(Stored data)

:::

`config.mk`:
```
export PLATFORM = sky130hd
export DESIGN_NAME = mcu_ctrl_mw
export DESIGN_NICKNAME = d
export VERILOG_FILES = /design/src/rtl/mcu_ctrl_mw.sv
export SDC_FILE = /design/constraint.sdc
export NUM_CORES = 1
export LEC_CHECK = 0
export ABC_AREA = 1
export CAP_MARGIN = 30
export CORE_UTILIZATION = 45
export DETAILED_ROUTE_END_ITERATION = 10
export PLACE_DENSITY = 0.78
export SLEW_MARGIN = 10
export SYNTH_ARGS = -nofsm -noshare
export SYNTH_HDL_FRONTEND = slang
export SYNTH_SLANG_ARGS = --single-unit
```
`constraint.sdc`:
```
create_clock -name clk -period 3.4 [get_ports clk]
set_clock_uncertainty 0.15 [all_clocks]
set_input_delay 0.85 -clock clk [delete_from_list [all_inputs] [get_ports clk]]
set_output_delay 0.85 -clock clk [all_outputs]
set_load 0.02 [all_outputs]
```
`src/rtl/mcu_ctrl_mw.sv`:
```
// Multicycle control FSM for the bus-based MIPS datapath: registered control word,
// memory wait-state handshake with timeout, trap on illegal opcode/timeout, retire counter.
module mcu_ctrl_mw #(
  parameter int              OP_W     = 6,
  parameter logic [OP_W-1:0] OPC_R    = 6'h00,
  parameter logic [OP_W-1:0] OPC_J    = 6'h02,
  parameter logic [OP_W-1:0] OPC_BEQ  = 6'h04,
  parameter logic [OP_W-1:0] OPC_BNE  = 6'h05,
  parameter logic [OP_W-1:0] OPC_ADDI = 6'h08,
  parameter logic [OP_W-1:0] OPC_LW   = 6'h23,
  parameter logic [OP_W-1:0] OPC_SW   = 6'h2B,
  parameter int              TMO      = 15,
  parameter int              CNT_W    = 32
) (
  input  logic             clk,
  input  logic             rst,
  input  logic [OP_W-1:0]  inst,
  input  logic             Zero,
  input  logic             mem_ready,
  output logic [23:0]      ctrl,
  output logic             trap,
  output logic [1:0]       trap_cause,
  output logic [CNT_W-1:0] retired,
  output logic [4:0]       state_dbg
);

  typedef enum logic [4:0] {
    S_RST, FETCH0, FETCH1, INC, DECODE, LW_A, SW_A, AI_EX, LW_M, SW_M, LW_RD,
    LW_WB, SW_D, SW_WR, R_EX, R_WB, AI_WB, BR_CMP, BR_T, BR_W, JMP, TRAP
  } state_t;

  localparam logic [23:0] PCSRC = 24'h1 << 0,  PCOE  = 24'h1 << 1,  PCWR   = 24'h1 << 2;
  localparam logic [23:0] AWR   = 24'h1 << 3,  AOE   = 24'h1 << 4,  IRWR   = 24'h1 << 5;
  localparam logic [23:0] IMMOE = 24'h1 << 6,  REGWR = 24'h1 << 7,  REG1OE = 24'h1 << 8;
  localparam logic [23:0] REG2OE = 24'h1 << 9, GOE   = 24'h1 << 10, DIR    = 24'h1 << 11;
  localparam logic [23:0] MEMOE = 24'h1 << 12, MDRSRC = 24'h1 << 13, MDROE = 24'h1 << 14;
  localparam logic [23:0] MDRWR = 24'h1 << 15, MEMRD = 24'h1 << 16, MEMWR  = 24'h1 << 17;
  localparam logic [23:0] MARWR = 24'h1 << 18, REGDST = 24'h1 << 19;
  localparam logic [23:0] ALU01 = 24'h1 << 20, ALU10 = 24'h2 << 20;
  localparam logic [23:0] EXT01 = 24'h1 << 22, EXT10 = 24'h2 << 22, EXT11 = 24'h3 << 22;
  localparam logic [7:0]  TMO_C = 8'(TMO);

  state_t     state, nxt;
  logic [7:0] waitCnt;
  logic       isBne, isWait;

  function automatic logic [23:0] word(input state_t s);
    case (s)
      FETCH0:             return PCOE | MARWR | GOE | DIR;
      FETCH1:             return MEMRD | MEMOE | IRWR;
      INC:                return PCOE | IMMOE | EXT10 | AWR;
      DECODE, BR_W:       return AOE | PCSRC | PCOE | PCWR;
      LW_A, SW_A, AI_EX:  return REG1OE | IMMOE | AWR;
      LW_M, SW_M:         return AOE | MARWR;
      LW_RD:              return MEMRD | MDRSRC | MDRWR;
      LW_WB:              return MDROE | GOE | DIR | REGWR;
      SW_D:               return REG2OE | GOE | MDRWR;
      SW_WR:              return MEMWR;
      R_EX:               return REG1OE | REG2OE | ALU01 | AWR;
      R_WB:               return AOE | REGWR | REGDST;
      AI_WB:              return AOE | REGWR;
      BR_CMP:             return REG1OE | REG2OE | ALU10;
      BR_T:               return PCOE | IMMOE | EXT01 | AWR;
      JMP:                return IMMOE | EXT11 | PCOE | PCWR;
      default:            return 24'h0;
    endcase
  endfunction

  assign isWait    = (state == FETCH1) || (state == LW_RD) || (state == SW_WR);
  assign state_dbg = state;

  // Next-state selection; wait states stall until ready, ready beats the timeout.
  always_comb begin
    nxt = state;
    case (state)
      S_RST:  nxt = FETCH0;
      FETCH0: nxt = FETCH1;
      FETCH1: nxt = mem_ready ? INC : ((waitCnt == TMO_C) ? TRAP : FETCH1);
      INC:    nxt = DECODE;
      DECODE: begin
        if (inst == OPC_LW)                         nxt = LW_A;
        else if (inst == OPC_SW)                    nxt = SW_A;
        else if (inst == OPC_R)                     nxt = R_EX;
        else if (inst == OPC_ADDI)                  nxt = AI_EX;
        else if (inst == OPC_BEQ || inst == OPC_BNE) nxt = BR_CMP;
        else if (inst == OPC_J)                     nxt = JMP;
        else                                        nxt = TRAP;
      end
      LW_A:   nxt = LW_M;
      SW_A:   nxt = SW_M;
      AI_EX:  nxt = AI_WB;
      LW_M:   nxt = LW_RD;
      SW_M:   nxt = SW_D;
      LW_RD:  nxt = mem_ready ? LW_WB : ((waitCnt == TMO_C) ? TRAP : LW_RD);
      LW_WB:  nxt = FETCH0;
      SW_D:   nxt = SW_WR;
      SW_WR:  nxt = mem_ready ? FETCH0 : ((waitCnt == TMO_C) ? TRAP : SW_WR);
      R_EX:   nxt = R_WB;
      R_WB:   nxt = FETCH0;
      AI_WB:  nxt = FETCH0;
      BR_CMP: nxt = (isBne ? ~Zero : Zero) ? BR_T : FETCH0;
      BR_T:   nxt = BR_W;
      BR_W:   nxt = FETCH0;
      JMP:    nxt = FETCH0;
      TRAP:   nxt = TRAP;
      default: nxt = S_RST;
    endcase
  end

  // Every return to FETCH0 (other than out of reset) completes an instruction.
  always_ff @(posedge clk or posedge rst) begin
    if (rst) begin
      state      <= S_RST;
      ctrl       <= 24'h0;
      trap       <= 1'b0;
      trap_cause <= 2'b00;
      retired    <= '0;
      waitCnt    <= 8'h0;
      isBne      <= 1'b0;
    end else begin
      state <= nxt;
      ctrl  <= word(nxt);
      if (isWait && !mem_ready && nxt == state) waitCnt <= waitCnt + 8'h1;
      else                                      waitCnt <= 8'h0;
      if (nxt == FETCH0 && state != S_RST) retired <= retired + CNT_W'(1);
      if (nxt == TRAP && state != TRAP) begin
        trap       <= 1'b1;
        trap_cause <= (state == DECODE) ? 2'b01 : 2'b10;
      end
      if (state == DECODE) isBne <= (inst == OPC_BNE);
    end
  end

endmodule
```
==> results of run 1 <==
==> metal layers <==
| layer | GRT usage (%) | wire (µm) | vias up |
|---|---|---|---|
| met5 | 0 | 0 | - |
| met4 | 8.74 | 267 | 0 |
| met3 | 5.15 | 676 | 30 |
| met2 | 39.2 | 5000 | 158 |
| met1 | 27.1 | 4290 | 1824 |
| li1 | - | - | 1975 |
==> cell families (layout without fill, tap and decap cells) <==
kind of cell | after synthesis | count (layout)
simple gates | 364 | 365
flops | 72 | 72
fa+ha+maj | 6 | 6
compound gates | 22 | 22
xor+xnor | 33 | 33
buf+inv | 66 | 160
==> final cells by class <==
type | count | area, µm² | area share, %
clock buffers | 9 | 124 | 2.34
multi-input cells | 426 | 2050 | 38.8
flip-flops and latches | 72 | 1800 | 34.0
inverters | 55 | 206 | 3.90
well taps | 108 | 135 | 2.55
repair buffers | 89 | 888 | 16.8
clock inverters | 7 | 83.8 | 1.58
==> report_power, final <==
group	switching [W]	internal, W	total, W
combinational	0.00138	0.000766	0.00215
clock	0.000353	0.000353	0.000706
sequential	0.000122	0.00101	0.00113
total	0.00186	0.00212	0.00398
==> flip-flops by register name, indices dropped and copies added, names as in the netlist <==
| signal | count |
|---|---|
| trap | 1 |
| isBne | 1 |
| trap_cause | 2 |
| state_dbg | 5 |
| ctrl | 23 |
| waitCnt | 8 |
| retired | 32 |
==> critical path: stages <==
cell and delay (ns):
clkdlybuf4s50_1 0.46, inv_1 0.10, nand4_1 0.14, nand2_1 0.09, nand2_1 0.06, nor3_1 0.24
ha_1 0.23, nand2_2 0.13, nor2_4 0.37, nand2_2 0.12, buf_12 0.20, nand2_1 0.07
nand2_1 0.06
==> metrics by stage <==
stage	utilization, %	setup WS [ns]
6_report	60.1	0.358
4_1_cts	59.8	0.185
3_5_place_dp	57.5	-0.182
2_1_floorplan	-	0.575
3_3_place_gp	57.5	-0.152
5_1_grt	60.1	0.127
==> how the worst min path moves through the flow <==
stage / start / to / slack, ns / cells after the start
final: waitCnt[0] / waitCnt[0] / 0.32 / 1
after global routing: waitCnt[0] / waitCnt[0] / 0.33 / 1
after CTS: waitCnt[0] / waitCnt[0] / 0.32 / 1
after detailed placement: waitCnt[0] / waitCnt[0] / 0.31 / 1
after global placement: trap / trap / 0.30 / 2
after floorplan: waitCnt[0] / waitCnt[0] / 0.28 / 1
==> cell usage in the layout (no fill, tap or decap), types with 4 or more instances in the layout <==
cell             netlist  routed
dfrtp_1               72      72
ha_1                   6       6
clkdlybuf4s50_1        0      73
inv_2                  5       6
nor2_1                76      76
nor3b_1                4       4
nor2_2                 5       6
xor2_1                21      21
inv_1                 50      49
nand2_2                5       5
nand4_1               11      11
a21oi_1                4       4
clkbuf_8               0       9
xnor2_1               12      12
nand2_1              171     171
o21ai_1                4       4
buf_4                  5      13
nor3_1                13      13
o21ai_0                9       9
nand3_1               75      75
==> flow_summary.toml, run 1 <==
[logic_synthesis]
synth-edff-count = 0
synth_mux_area_share_pct = 0
async_flop_share_pct = 100
yosys.area.top_type = "dfrtp_1"
syn_area_per_cell_um2 = 7.35
synth_top_family_by_area = "simple AND/OR/NAND/NOR gates"
yosys.area_share.adder_pct = 1.81
synth_nets = 579
compound_gate_fraction_of_synth_area_pct = 2.87
synth_warnings = 0
synth_top_cells_by_area = "dfrtp_1 44%, nand2_1 16%, nand3_1 9.1%"
synth_area_um2 = 4140
synth.cells.most_frequent = "171 x nand2_1, 76 x nor2_1, 75 x nand3_1"
sequential_cell_area_fraction_in_the_yosys_report_pct = 43.5
synth_cells = 563
synth-main-ff-cell = "dfrtp_1"
yosys.area_share.simple_pct = 37.8
yosys_register_bits = 72
synth.most_common_cell = "nand2_1"
number_of_distinct_library_cell_variants_in_the_gate_level_netlist_after_synthesis = 26
post-synth-top-area-fraction_pct = 43.5
yosys.area_share.xor_xnor_pct = 6.98

[route]
via_count = 3987
avgRoutedWirePerCell_um = 13.4
route.final.wire_length_mm = 10.2
detail_route.iter0.violations = 250
dr.pass1.iters = 8
ant_nets = 0
via_per_inst = 5.20
drc = 8

[outcome]
failing_checks = "design-rule violations"
status = "finished, violations left"

[clock_tree]
hold_buffers = 0
clock-root-buffer = "clkbuf_8"
cts_buf_count = 9
clock_sinks = 72
cts_setup_buffers = 0
path_clk_slew_ns = 0.07
max-clock-path-buffers = 2
cts_max_level = 3
cts_tree = "yes"
clock_latency_ns = 0.35
cts_resized = 0

[die]
die_y_um = 97.9
floorplan_core_area_um2 = 8810
fp.dieW_um = 97.9
row_count = 34
start_util_pct = 47.0
dieArea_um2 = 9590
io-pin-count = 74

[place]
port_buffer_count = 73
place_hpwl_mm = 7.55
placedCellCount = 748
placer_s_final_routability_congestion_estimate = 0.986
placement.cell_area_um2 = 5060

[setup_path]
classification_of_the_worst_setup_path = "primary input to register"
setup.worst_path.start_class = "primary input"
ff2ff_setup_slack_ns = 0.52
critical_path_required_ns = 3.48
setup.worst_path.start = "mem_ready"
critical_path.endpoint_type = "register"
timing.critical_path.fanout_max = 32
r2r_cells = 14
crit_arrival_ns = 3.12
critPathCapture = "retired[19]"
worstReg2RegEnd = "retired[19]"
r2r_start = "state_dbg[1]"

[finish]
nets = 669
synth_to_final_area_change_pct = 27.9
final_cells = 766
num_antenna_cells = 0
drive_gt1_share_pct = 7.75
nFillCells = 778
stdcell_area_um2 = 5290

[sta]
grt_setup_unrepaired = "no"
hold_slack_ns = 0.320
slew_worst_pin_ns = 0.714
report.final.slew_viol_count = 0
setup-tns-final_ns = 0
finalHoldViolations = 0
slew_headroom_pct = 52.3
layout_min_cycle_time_ns = 3.04
max_freq_ghz = 0.329
report.final.setup_viol = 0
final_min_period_over_clock_period_pct = 89.5

[global_route]
grt.total_usage_pct = 22.5
grt_overflow_total = 0
grt_pass1_wl_mm = 17.5
pin_count_of_the_biggest_net_entering_global_routing = 40
antenna_violations_before_repair = 0
first_global_vias = 3879

[pwr]
max-vdd-ir-drop_mv = 0.599
leakage_nw = 2.70
total_power_w = 0.00398
p_per_area_nw_per_um2 = 753

[hold_path]
hold_path.class = "register to register"

[run]
cap_violations = 0
(Power assumes the default switching activity.)
==> run 2, diff against run 1 <==
--- a/config.mk
+++ b/config.mk
@@ -7,9 +7,10 @@
 export LEC_CHECK = 0
 export ABC_AREA = 1
 export CAP_MARGIN = 30
-export CORE_UTILIZATION = 45
+export CORE_UTILIZATION = 50
 export DETAILED_ROUTE_END_ITERATION = 10
-export PLACE_DENSITY = 0.78
+export PLACE_DENSITY = 0.84
+export SKIP_CTS_REPAIR_TIMING = 1
 export SLEW_MARGIN = 10
 export SYNTH_ARGS = -nofsm -noshare
 export SYNTH_HDL_FRONTEND = slang
==> run 2 against run 1 <==
The run now ends clean. Sequential cell count is the same. Register-to-register slack gained 0.07 ns. Largest power group unchanged. Clock power grew 3.0%. Critical path type unchanged. Total power grew 1.0%.
==> flow_summary.toml, run 2 (synthesis results as in run 1) <==
[global_route]
pin_count_of_the_biggest_net_entering_global_routing = 73
first_global_vias = 3880
grt.total_usage_pct = 26.0
grt_pass1_wl_mm = 17.7
grt_overflow_total = 0
antenna_violations_before_repair = 0

[setup_path]
setup.worst_path.start_class = "primary input"
classification_of_the_worst_setup_path = "primary input to register"
critical_path_required_ns = 3.54
ff2ff_setup_slack_ns = 0.59
r2r_cells = 12
critical_path.endpoint_type = "register"
timing.critical_path.fanout_max = 32
r2r_start = "state_dbg[2]"
worstReg2RegEnd = "retired[15]"
crit_arrival_ns = 3.19

[clock_tree]
clock-root-buffer = "clkbuf_8"
cts_tree = "yes"
clock_latency_ns = 0.36
path_clk_slew_ns = 0.08
cts_max_level = 3
max-clock-path-buffers = 2
clock_sinks = 72
cts_buf_count = 9

[finish]
largest_register_ff_count = 32
most-common-layout-cells = "171 x nand2_1, 76 x nor2_1, 75 x nand3_1, 73 x clkdlybuf4s50_1, 72 x dfrtp_1"
synth_to_final_area_change_pct = 28.0
largest-register = "retired"
num_antenna_cells = 0
drive_gt1_share_pct = 8.17
stdcell_area_um2 = 5300
largest_registers = "retired (32), ctrl (23), waitCnt (8)"
area_occupied_by_multi_input_gates_um2 = 2050
final-seq-area_um2 = 1800
nets = 672
mostFrequentLayoutCell = "nand2_1"
nFillCells = 679

[hold_path]
holdPathStages = 1
hold_path.class = "register to register"
min-delay-start = "waitCnt[0]"
worst_hold_path.endpoint = "waitCnt[0]"

[sta]
slew_headroom_pct = 56.7
layout_min_cycle_time_ns = 3.05
postLayoutSetupSlackWorst_ns = 0.351
setup-tns-final_ns = 0
grt_setup_unrepaired = "no"
slew_worst_pin_ns = 0.648
max_freq_ghz = 0.328
report.final.setup_viol = 0
report.final.slew_viol_count = 0
final_min_period_over_clock_period_pct = 89.7
finalHoldViolations = 0

[route]
detail_route.iter0.violations = 201
ant_nets = 0
route.final.wire_length_mm = 10.6
drc = 0
via_count = 4027
avgRoutedWirePerCell_um = 13.9
via_per_inst = 5.28
dr.pass1.iters = 7

[place]
place_hpwl_mm = 7.71
place_worst_setup_slack_ns = -0.190
placer_s_final_routability_congestion_estimate = 0.967
placement.cell_area_um2 = 5070
port_buffer_count = 73

[die]
row_count = 32
fp.dieW_um = 93.0
dieArea_um2 = 8650
start_util_pct = 52.7
io-pin-count = 74
die_y_um = 93.0
floorplan_core_area_um2 = 7850

[pwr]
p_per_area_nw_per_um2 = 760
leakage_nw = 2.71
total_power_w = 0.00403
max-vdd-ir-drop_mv = 0.562

[outcome]
status = "finished, final reports clean"

[run]
cap_violations = 0
run 2: layout make-up:
cell class	count	share of cell area [%]
flip-flops and latches	72	34.0
multi-input cells	426	38.8
inverters	55	3.90
clock inverters	7	1.58
repair buffers	92	17.0
well taps	102	2.41
clock buffers	9	2.34
run 2: metal layers:
| layer | vias up | track usage [%] | part of all wire, % |
|---|---|---|---|
| met3 | 22 | 5.61 | 5.2 |
| met4 | 0 | 10.3 | 2.8 |
| met2 | 140 | 45.5 | 50 |
| li1 | 1982 | - | - |
| met1 | 1883 | 31.0 | 42 |
| met5 | - | 0 | 0 |
run 2: power by group:
| group | switching, W | internal [W] |
|---|---|---|
| Sequential | 0.000126 | 0.00101 |
| Combinational | 0.00137 | 0.000797 |
| Clock | 0.000374 | 0.000353 |
| Total | 0.00187 | 0.00216 |
run 2: per-stage QoR:
stage | hold slack, ns | util (%) | std cells
2_1_floorplan | 0.283 | - | 563
3_3_place_gp | 0.297 | 64.6 | 744
3_5_place_dp | 0.308 | 64.6 | 744
4_1_cts | 0.329 | 67.2 | 760
5_1_grt | 0.347 | 67.5 | 763
6_report | 0.327 | 67.5 | 763
run 2: critical path: stages:
cell             delay [ns]
clkdlybuf4s50_1        0.53
nand2_1                0.09
nor2_1                 0.13
nand2_1                0.09
buf_4                  0.14
nand3_1                0.07
nor2_1                 0.04
nor3_1                 0.26
inv_1                  0.12
ha_1                   0.24
nand2_2                0.15
nor2_4                 0.06
nand2_2                0.07
buf_12                 0.19
nand2_1                0.08
nand2_1                0.07
run 2: how the worst max path moves through the flow:
stage	from	endpoint	depth (start not counted)
floorplan	rst	ctrl[0]	1
global placement	mem_ready	retired[1]	13
detailed placement	mem_ready	retired[13]	13
CTS	inst[2]	retired[13]	16
global route	inst[2]	retired[1]	14
finish	inst[0]	retired[13]	16
==> run 3, diff against run 2 <==
--- a/config.mk
+++ b/config.mk
@@ -9,6 +9,7 @@
 export CAP_MARGIN = 30
 export CORE_UTILIZATION = 50
 export DETAILED_ROUTE_END_ITERATION = 10
+export HOLD_SLACK_MARGIN = 0.02
 export PLACE_DENSITY = 0.84
 export SKIP_CTS_REPAIR_TIMING = 1
 export SLEW_MARGIN = 10
==> results of run 3 <==
The final DEF is identical to that of run 2; final timing and power are the same.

:::

§ Brief
Pull out all lines from the entries above in which the word "finished" appears.

§ Response to this exercise
status = "finished, violations left"
status = "finished, final reports clean"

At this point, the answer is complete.